The Rogue Patient
This is the first in a series of posts helping people navigate hard medical conditions.
In this essay series I’ll describes a set of common causes in the form of biases, assumptions, actions underlying sub-optimal health outcomes that I’ve seen first-hand, heard about directly from others, or understood through reading the primary literature. I’ll start with my own story in this first essay.
San Francisco, 2018.
Doctor: Ari, please sit down. We got your scan images back. It’s not good news. Unfortunately these results are consistent with Non-hodgkin’s Lymphoma. I know this isn’t what you were hoping to hear and I’m sure you have a lot of questions.
Me: (stunned, the blood flushing from my head) …I… don’t think I understand…uh, what does this mean? How bad is this?
Doctor: An Oncologist will follow up shortly with more information. For now I’d probably avoid searching things on Google.
I searched Google. The doc was right, I wish I hadn’t.

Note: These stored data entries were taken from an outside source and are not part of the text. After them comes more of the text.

### src/sv/mrtu_classify.sv
// Classifies a completed frame from the receive state into one result.
// Depends on mrtu_pkg.
module mrtu_classify #(
	parameter int CW = 9
) (
	input  logic [CW-1:0] byte_count,
	input  logic [15:0]   running_crc,
	input  logic [7:0]    held_address,
	input  logic [7:0]    held_function,
	input  logic [7:0]    own_address,
	output mrtu_pkg::out_t result
);

	logic [CW-1:0] plen_full;
	logic          short_frame;
	logic          addressed;

	assign plen_full   = byte_count - CW'(mrtu_pkg::HDR_CRC_BYTES);
	assign short_frame = byte_count < CW'(mrtu_pkg::MIN_FRAME);
	assign addressed   = (held_address == own_address) || (held_address == mrtu_pkg::BCAST_ADDR);

	always_comb begin
		result.frame_address = held_address;
		result.function_code = held_function;
		result.is_broadcast  = held_address == mrtu_pkg::BCAST_ADDR;
		result.pdu_length    = short_frame ? 8'd0 : 8'(plen_full);
		if (short_frame) begin
			result.status = mrtu_pkg::ST_TOO_SHORT;
		end else if (running_crc != 16'h0000) begin
			result.status = mrtu_pkg::ST_CRC_ERROR;
		end else if (!addressed) begin
			result.status = mrtu_pkg::ST_NOT_ADDR;
		end else begin
			result.status = mrtu_pkg::ST_ACCEPTED;
		end
	end

endmodule

### src/sv/modbus_rtu_frame_receiver.sv
// Modbus RTU receive side: one transaction per cycle, bytes or silence timeouts.
// A timeout that ends a frame shows its result in the cycle after it is accepted.
// Throughput is one item per clock; the byte-wide CRC update and the frame
// classification are both combinational, and only a frame-ending
// timeout waits while an earlier result is still untaken.
// Asynchronous active-low reset: init mode, address register 1, no result held.
`include "modbus_rtu_frame_receiver_defines.svh"

module modbus_rtu_frame_receiver #(
	parameter int MaxFrame = mrtu_pkg::MAX_FRAME_DEF
) (
	input  logic           clk,
	input  logic           arst_n,
	input  logic           in_valid,
	output logic           in_ready,
	input  mrtu_pkg::in_t  in_data,
	output logic           out_valid,
	input  logic           out_ready,
	output mrtu_pkg::out_t out_data,
	input  logic           cfg_we,
	input  logic [7:0]     cfg_wdata
);

	localparam int CW = $clog2(MaxFrame + 1);

	localparam logic [1:0] MODE_INIT  = 2'd0;
	localparam logic [1:0] MODE_IDLE  = 2'd1;
	localparam logic [1:0] MODE_RCV   = 2'd2;
	localparam logic [1:0] MODE_ERROR = 2'd3;

	logic [1:0]     mode_q;
	logic [CW-1:0]  count_q;
	logic [15:0]    crc_q;
	logic [7:0]     addr_q;
	logic [7:0]     func_q;
	logic [7:0]     own_addr_q;
	logic           out_valid_q;
	mrtu_pkg::out_t out_data_q;
	mrtu_pkg::out_t result;
	logic           accept;
	logic           ends_frame;
	logic           produce;
	logic           short_out;

	assign ends_frame = in_data.action && (mode_q == MODE_RCV);
	assign in_ready   = !out_valid_q || out_ready || !ends_frame;
	assign accept     = in_valid && in_ready;
	assign produce    = accept && ends_frame;

	always_ff @(posedge clk or negedge arst_n) begin
		if (!arst_n) begin
			own_addr_q <= mrtu_pkg::OWN_ADDR_RST;
		end else if (cfg_we) begin
			own_addr_q <= cfg_wdata;
		end
	end

	always_ff @(posedge clk or negedge arst_n) begin
		if (!arst_n) begin
			mode_q  <= MODE_INIT;
			count_q <= '0;
			crc_q   <= mrtu_pkg::CRC_INIT;
			addr_q  <= '0;
			func_q  <= '0;
		end else if (accept) begin
			if (!in_data.action) begin
				unique case (mode_q) inside
					MODE_IDLE: begin
						count_q <= CW'(1);
						crc_q   <= mrtu_pkg::crc16_byte(mrtu_pkg::CRC_INIT, in_data.rx_byte);
						addr_q  <= in_data.rx_byte;
						func_q  <= '0;
						mode_q  <= MODE_RCV;
					end
					MODE_RCV: begin
						if (count_q < CW'(MaxFrame)) begin
							if (count_q == CW'(1)) begin
								func_q <= in_data.rx_byte;
							end
							count_q <= count_q + CW'(1);
							crc_q   <= mrtu_pkg::crc16_byte(crc_q, in_data.rx_byte);
						end else begin
							mode_q <= MODE_ERROR;
						end
					end
					MODE_INIT, MODE_ERROR: begin
					end
				endcase
			end else begin
				unique case (mode_q) inside
					MODE_INIT, MODE_ERROR, MODE_RCV: begin
						mode_q <= MODE_IDLE;
					end
					MODE_IDLE: begin
					end
				endcase
			end
		end
	end

	mrtu_classify #(
		.CW(CW)
	) u_classify (
		.byte_count   (count_q),
		.running_crc  (crc_q),
		.held_address (addr_q),
		.held_function(func_q),
		.own_address  (own_addr_q),
		.result       (result)
	);

	always_ff @(posedge clk or negedge arst_n) begin
		if (!arst_n) begin
			out_valid_q <= 1'b0;
		end else if (produce) begin
			out_valid_q <= 1'b1;
		end else if (out_ready) begin
			out_valid_q <= 1'b0;
		end
	end

	always_ff @(posedge clk) begin
		if (produce) begin
			out_data_q <= result;
		end
	end

	assign out_valid = out_valid_q;
	assign out_data  = out_data_q;

	assign short_out = out_valid_q && (out_data_q.status == mrtu_pkg::ST_TOO_SHORT);

	`MRTU_ASSERT_NEXT(a_result_follows, produce, out_valid_q)
	`MRTU_ASSERT_NOW(a_error_at_limit, mode_q == MODE_ERROR, count_q == CW'(MaxFrame))
	`MRTU_ASSERT_NOW(a_rcv_counts, mode_q == MODE_RCV, count_q != '0)
	`MRTU_ASSERT_NOW(a_short_no_pdu, short_out, out_data_q.pdu_length == 8'd0)

endmodule
<file path="src/rtl/macd_pkg.sv">
`default_nettype none
package macd_pkg;
   localparam int HISTORY_DEPTH_DEF = 256;
   localparam int LEN_W = 8;
   localparam int UNIT_W = 16;
   localparam int PRICE_W = 32;
   localparam int SIG_W = 17;
   localparam int CSR_IDX_W = 2;
   localparam logic [CSR_IDX_W-1:0] REG_FAST = 2'd0;
   localparam logic [CSR_IDX_W-1:0] REG_MID = 2'd1;
   localparam logic [CSR_IDX_W-1:0] REG_SLOW = 2'd2;
   localparam logic [CSR_IDX_W-1:0] REG_UNIT = 2'd3;
   // window sum: up to 256 prices of 32 bits
   localparam int SUM_W = PRICE_W + LEN_W + 1;
   localparam int TOT_W = SUM_W + LEN_W + 2;
endpackage
`default_nettype wire

</file>
<file path="src/rtl/macd_div.sv">
`default_nettype none
// restoring unsigned divider, one quotient bit per cycle
module macd_div
   import macd_pkg::*;
#(
   parameter int NUM_W = SUM_W,
   parameter int DEN_W = SUM_W
) (
   input  wire logic             clock,
   input  wire logic             reset,
   input  wire logic             start,
   input  wire logic [NUM_W-1:0] num,
   input  wire logic [DEN_W-1:0] den,
   output logic                  done,
   output logic      [NUM_W-1:0] quo
);
   localparam int CNT_W = $clog2(NUM_W + 1);
   logic [NUM_W-1:0] q_ff, q_in;
   logic [DEN_W:0]   r_ff, r_in;
   logic [DEN_W-1:0] d_ff, d_in;
   logic [CNT_W-1:0] cnt_ff, cnt_in;
   logic             busy_ff, busy_in, done_ff, done_in;
   logic [DEN_W:0]   trial;

   always_comb begin
      q_in = q_ff; r_in = r_ff; d_in = d_ff; cnt_in = cnt_ff;
      busy_in = busy_ff; done_in = 1'b0;
      trial = {r_ff[DEN_W-1:0], q_ff[NUM_W-1]};
      if (start) begin
         q_in = num; r_in = '0; d_in = den;
         cnt_in = CNT_W'(NUM_W); busy_in = 1'b1;
      end else if (busy_ff) begin
         if (trial >= {1'b0, d_ff}) begin
            r_in = trial - {1'b0, d_ff};
            q_in = {q_ff[NUM_W-2:0], 1'b1};
         end else begin
            r_in = trial;
            q_in = {q_ff[NUM_W-2:0], 1'b0};
         end
         cnt_in = cnt_ff - 1'b1;
         if (cnt_ff == CNT_W'(1)) begin
            busy_in = 1'b0; done_in = 1'b1;
         end
      end
   end

   always_ff @(posedge clock) begin
      q_ff <= q_in; r_ff <= r_in; d_ff <= d_in; cnt_ff <= cnt_in;
      if (reset) begin
         busy_ff <= 1'b0; done_ff <= 1'b0;
      end else begin
         busy_ff <= busy_in; done_ff <= done_in;
      end
   end

   assign done = done_ff;
   assign quo = q_ff;
endmodule
`default_nettype wire

</file>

The Oncologists plan: inject me with poison to kill it faster than it can kill me. This is as counter-intuitive as it is rational and necessary.
Chemo treatment
I look at the plastic tube in my forearm. I suddenly feel gravity pull me into the plush leather chair. The irony of poisoning myself in comfort. It all hinges on this protocol, messy medical statistics and the promise of atomic interactions; a toddler corralling wild animals. Should the plan fail, my personal cosmos dies: no more kids: Saul’s tender locks, Lev’s joyous screeches, Lua embracing my leg as I limp up stairs like Capt. Ahab, Michelle’s sweet voice calling ‘Ari’. No more grand ideas, great food, smelling warm homes, whiteboard sessions with my team, crisp air on my cheek. Sunday walks in a garden disappear, along with electric purple flowers. No more hypnotically staring at golden dust diffusing in a ray of sunlight. Game over, and a wake of hardship/sorrow for my family and friends. Ugh! I squeeze all of… this.. into my palm in vain attempts to strangle something.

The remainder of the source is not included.